Workshop:CANOPIE-HPC: Containers and New Orchestration Paradigms for Isolated Environments in HPC
Authors: Jayjeet Chakraborty, Carlos Maltzahn, and Ivo Jimenez (University of California, Santa Cruz)
Abstract: Researchers working in various fields of computational science often find it difficult to reproduce experiments from artifacts like code, data, diagrams and results which are left behind by the previous researchers. The code developed on one machine often fails to run on other machines due to differences in hardware architecture, OS and software dependencies, among others. This is accompanied by the difficulty in understanding how artifacts are organized, as well as in using them in the correct order. Software containers can be used to address some of these problems, and thus researchers and developers have built scientific workflow engines that execute the steps of a workflow in separate containers.
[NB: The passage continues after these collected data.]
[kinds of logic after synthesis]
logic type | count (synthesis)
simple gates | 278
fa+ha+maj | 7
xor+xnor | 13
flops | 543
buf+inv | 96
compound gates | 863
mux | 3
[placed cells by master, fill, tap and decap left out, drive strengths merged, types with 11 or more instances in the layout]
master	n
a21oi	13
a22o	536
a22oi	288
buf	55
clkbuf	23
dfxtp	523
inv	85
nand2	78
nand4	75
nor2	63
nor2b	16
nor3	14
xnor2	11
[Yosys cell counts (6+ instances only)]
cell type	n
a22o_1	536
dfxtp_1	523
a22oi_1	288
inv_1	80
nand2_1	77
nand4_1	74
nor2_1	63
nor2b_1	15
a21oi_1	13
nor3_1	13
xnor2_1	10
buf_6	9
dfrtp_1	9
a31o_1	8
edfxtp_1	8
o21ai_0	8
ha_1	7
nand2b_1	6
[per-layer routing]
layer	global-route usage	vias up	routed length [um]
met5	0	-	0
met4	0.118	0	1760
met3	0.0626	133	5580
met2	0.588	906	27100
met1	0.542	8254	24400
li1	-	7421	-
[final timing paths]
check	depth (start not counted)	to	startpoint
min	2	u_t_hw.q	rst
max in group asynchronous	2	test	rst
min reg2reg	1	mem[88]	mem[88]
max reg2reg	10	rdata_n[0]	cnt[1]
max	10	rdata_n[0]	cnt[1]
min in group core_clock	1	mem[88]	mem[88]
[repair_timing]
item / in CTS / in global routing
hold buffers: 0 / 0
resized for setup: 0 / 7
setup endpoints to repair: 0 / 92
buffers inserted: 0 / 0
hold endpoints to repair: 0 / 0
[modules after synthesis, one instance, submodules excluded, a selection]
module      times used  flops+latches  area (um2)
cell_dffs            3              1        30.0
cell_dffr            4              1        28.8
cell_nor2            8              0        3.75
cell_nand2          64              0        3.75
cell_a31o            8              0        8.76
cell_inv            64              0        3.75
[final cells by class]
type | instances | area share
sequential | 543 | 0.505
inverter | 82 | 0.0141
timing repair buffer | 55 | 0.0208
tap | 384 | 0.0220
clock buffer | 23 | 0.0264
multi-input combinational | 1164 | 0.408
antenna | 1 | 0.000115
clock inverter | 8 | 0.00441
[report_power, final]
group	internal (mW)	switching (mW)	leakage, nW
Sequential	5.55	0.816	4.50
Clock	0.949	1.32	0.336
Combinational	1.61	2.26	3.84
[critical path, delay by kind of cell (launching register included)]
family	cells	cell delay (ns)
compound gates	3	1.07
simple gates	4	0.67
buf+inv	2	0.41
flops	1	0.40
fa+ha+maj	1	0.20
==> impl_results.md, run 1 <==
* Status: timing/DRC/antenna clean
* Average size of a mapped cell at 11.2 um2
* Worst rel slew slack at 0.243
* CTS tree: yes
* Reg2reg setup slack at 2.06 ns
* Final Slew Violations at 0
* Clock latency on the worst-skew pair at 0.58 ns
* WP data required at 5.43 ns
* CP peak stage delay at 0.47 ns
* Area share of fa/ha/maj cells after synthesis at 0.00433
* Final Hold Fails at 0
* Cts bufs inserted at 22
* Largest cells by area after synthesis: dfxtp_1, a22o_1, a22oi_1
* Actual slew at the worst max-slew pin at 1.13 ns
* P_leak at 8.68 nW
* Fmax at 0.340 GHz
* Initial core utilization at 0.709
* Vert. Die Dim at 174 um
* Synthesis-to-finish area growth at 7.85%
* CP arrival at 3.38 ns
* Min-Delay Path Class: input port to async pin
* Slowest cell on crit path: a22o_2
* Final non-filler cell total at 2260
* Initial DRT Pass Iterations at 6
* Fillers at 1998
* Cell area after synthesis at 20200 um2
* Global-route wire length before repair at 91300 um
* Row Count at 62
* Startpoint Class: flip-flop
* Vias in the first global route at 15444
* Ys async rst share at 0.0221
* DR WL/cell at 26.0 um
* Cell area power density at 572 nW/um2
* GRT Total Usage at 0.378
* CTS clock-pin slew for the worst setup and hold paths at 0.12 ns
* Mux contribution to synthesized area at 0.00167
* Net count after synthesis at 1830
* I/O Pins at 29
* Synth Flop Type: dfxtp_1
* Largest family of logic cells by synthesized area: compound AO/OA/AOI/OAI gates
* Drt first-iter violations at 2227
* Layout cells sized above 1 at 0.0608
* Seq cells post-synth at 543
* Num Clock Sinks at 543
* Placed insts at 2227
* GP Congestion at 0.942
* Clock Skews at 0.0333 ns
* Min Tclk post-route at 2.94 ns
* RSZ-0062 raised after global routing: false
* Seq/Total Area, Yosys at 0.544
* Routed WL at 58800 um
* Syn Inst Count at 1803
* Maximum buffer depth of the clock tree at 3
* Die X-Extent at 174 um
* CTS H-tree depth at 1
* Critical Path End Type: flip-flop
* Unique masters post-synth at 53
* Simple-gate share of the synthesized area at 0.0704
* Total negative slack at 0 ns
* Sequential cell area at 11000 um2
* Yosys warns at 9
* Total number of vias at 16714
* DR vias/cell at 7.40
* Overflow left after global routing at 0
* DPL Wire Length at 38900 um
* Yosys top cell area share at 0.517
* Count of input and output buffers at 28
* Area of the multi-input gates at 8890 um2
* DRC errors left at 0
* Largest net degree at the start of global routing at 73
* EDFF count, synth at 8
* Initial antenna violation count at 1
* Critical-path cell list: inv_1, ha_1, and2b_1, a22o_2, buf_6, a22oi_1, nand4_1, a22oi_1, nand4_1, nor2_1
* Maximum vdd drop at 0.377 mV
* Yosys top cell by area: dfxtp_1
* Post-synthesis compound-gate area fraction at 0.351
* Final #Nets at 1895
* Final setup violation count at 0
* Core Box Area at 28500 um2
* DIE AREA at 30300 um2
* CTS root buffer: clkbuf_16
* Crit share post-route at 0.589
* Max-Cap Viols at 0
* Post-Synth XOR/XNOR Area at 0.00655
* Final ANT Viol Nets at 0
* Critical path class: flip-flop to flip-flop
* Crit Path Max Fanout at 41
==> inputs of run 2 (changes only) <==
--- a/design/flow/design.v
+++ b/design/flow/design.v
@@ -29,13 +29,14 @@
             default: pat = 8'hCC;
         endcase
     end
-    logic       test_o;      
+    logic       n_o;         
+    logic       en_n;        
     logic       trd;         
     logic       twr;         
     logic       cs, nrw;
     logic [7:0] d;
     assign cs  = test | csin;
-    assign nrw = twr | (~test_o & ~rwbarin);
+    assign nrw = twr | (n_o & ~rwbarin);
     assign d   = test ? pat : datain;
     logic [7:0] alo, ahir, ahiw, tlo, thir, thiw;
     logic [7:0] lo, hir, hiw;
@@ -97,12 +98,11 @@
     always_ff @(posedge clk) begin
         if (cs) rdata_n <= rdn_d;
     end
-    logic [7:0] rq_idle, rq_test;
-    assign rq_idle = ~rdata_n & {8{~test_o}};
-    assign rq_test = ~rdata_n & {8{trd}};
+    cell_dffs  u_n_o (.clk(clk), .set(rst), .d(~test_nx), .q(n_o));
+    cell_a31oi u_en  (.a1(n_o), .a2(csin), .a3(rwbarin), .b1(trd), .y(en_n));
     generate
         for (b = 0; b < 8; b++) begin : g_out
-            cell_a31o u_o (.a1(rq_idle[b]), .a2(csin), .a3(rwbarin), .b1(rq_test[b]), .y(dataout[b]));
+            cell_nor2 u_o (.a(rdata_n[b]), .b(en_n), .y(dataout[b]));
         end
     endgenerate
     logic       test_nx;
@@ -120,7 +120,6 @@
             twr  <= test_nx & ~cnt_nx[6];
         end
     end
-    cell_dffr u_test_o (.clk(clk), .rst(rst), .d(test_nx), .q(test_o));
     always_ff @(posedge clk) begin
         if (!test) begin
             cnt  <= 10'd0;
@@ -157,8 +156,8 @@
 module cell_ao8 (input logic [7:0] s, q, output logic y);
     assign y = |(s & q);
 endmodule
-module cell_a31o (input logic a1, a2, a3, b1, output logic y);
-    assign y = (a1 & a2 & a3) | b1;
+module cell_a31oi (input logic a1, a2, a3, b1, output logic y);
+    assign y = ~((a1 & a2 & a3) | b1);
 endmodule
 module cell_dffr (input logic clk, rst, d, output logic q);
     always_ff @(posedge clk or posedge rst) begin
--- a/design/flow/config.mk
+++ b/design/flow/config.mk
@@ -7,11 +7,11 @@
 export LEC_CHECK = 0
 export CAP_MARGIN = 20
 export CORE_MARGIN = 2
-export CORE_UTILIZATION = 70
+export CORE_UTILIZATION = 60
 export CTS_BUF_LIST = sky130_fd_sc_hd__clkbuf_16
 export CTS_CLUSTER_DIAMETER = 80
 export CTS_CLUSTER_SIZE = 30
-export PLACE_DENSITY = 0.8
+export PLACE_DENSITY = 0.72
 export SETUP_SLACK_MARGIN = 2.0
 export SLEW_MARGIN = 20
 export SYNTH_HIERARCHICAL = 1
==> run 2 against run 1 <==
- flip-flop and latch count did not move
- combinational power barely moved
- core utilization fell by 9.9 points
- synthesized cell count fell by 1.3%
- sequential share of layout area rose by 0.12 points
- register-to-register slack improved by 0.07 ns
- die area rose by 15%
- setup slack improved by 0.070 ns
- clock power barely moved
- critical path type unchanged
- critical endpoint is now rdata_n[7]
Existing container-native workflow engines assume the availability of infrastructure deployed in the cloud or HPC centers. In this paper, we present Popper, a container-native workflow engine that does not assume the presence of a Kubernetes cluster or any service other than a container engine such as Docker or Podman. We introduce the design and architecture of Popper and describe how it abstracts away the complexity of multiple container engines and resource managers, enabling users to focus only on writing workflow logic. With Popper, researchers can build and validate workflows easily in almost any environment of their choice including local machines, SLURM-based HPC clusters, CI services or Kubernetes-based cloud computing environments. To exemplify the suitability of this workflow engine, we present three case studies in which we take examples from machine learning and high-performance computing and turn them into Popper workflows.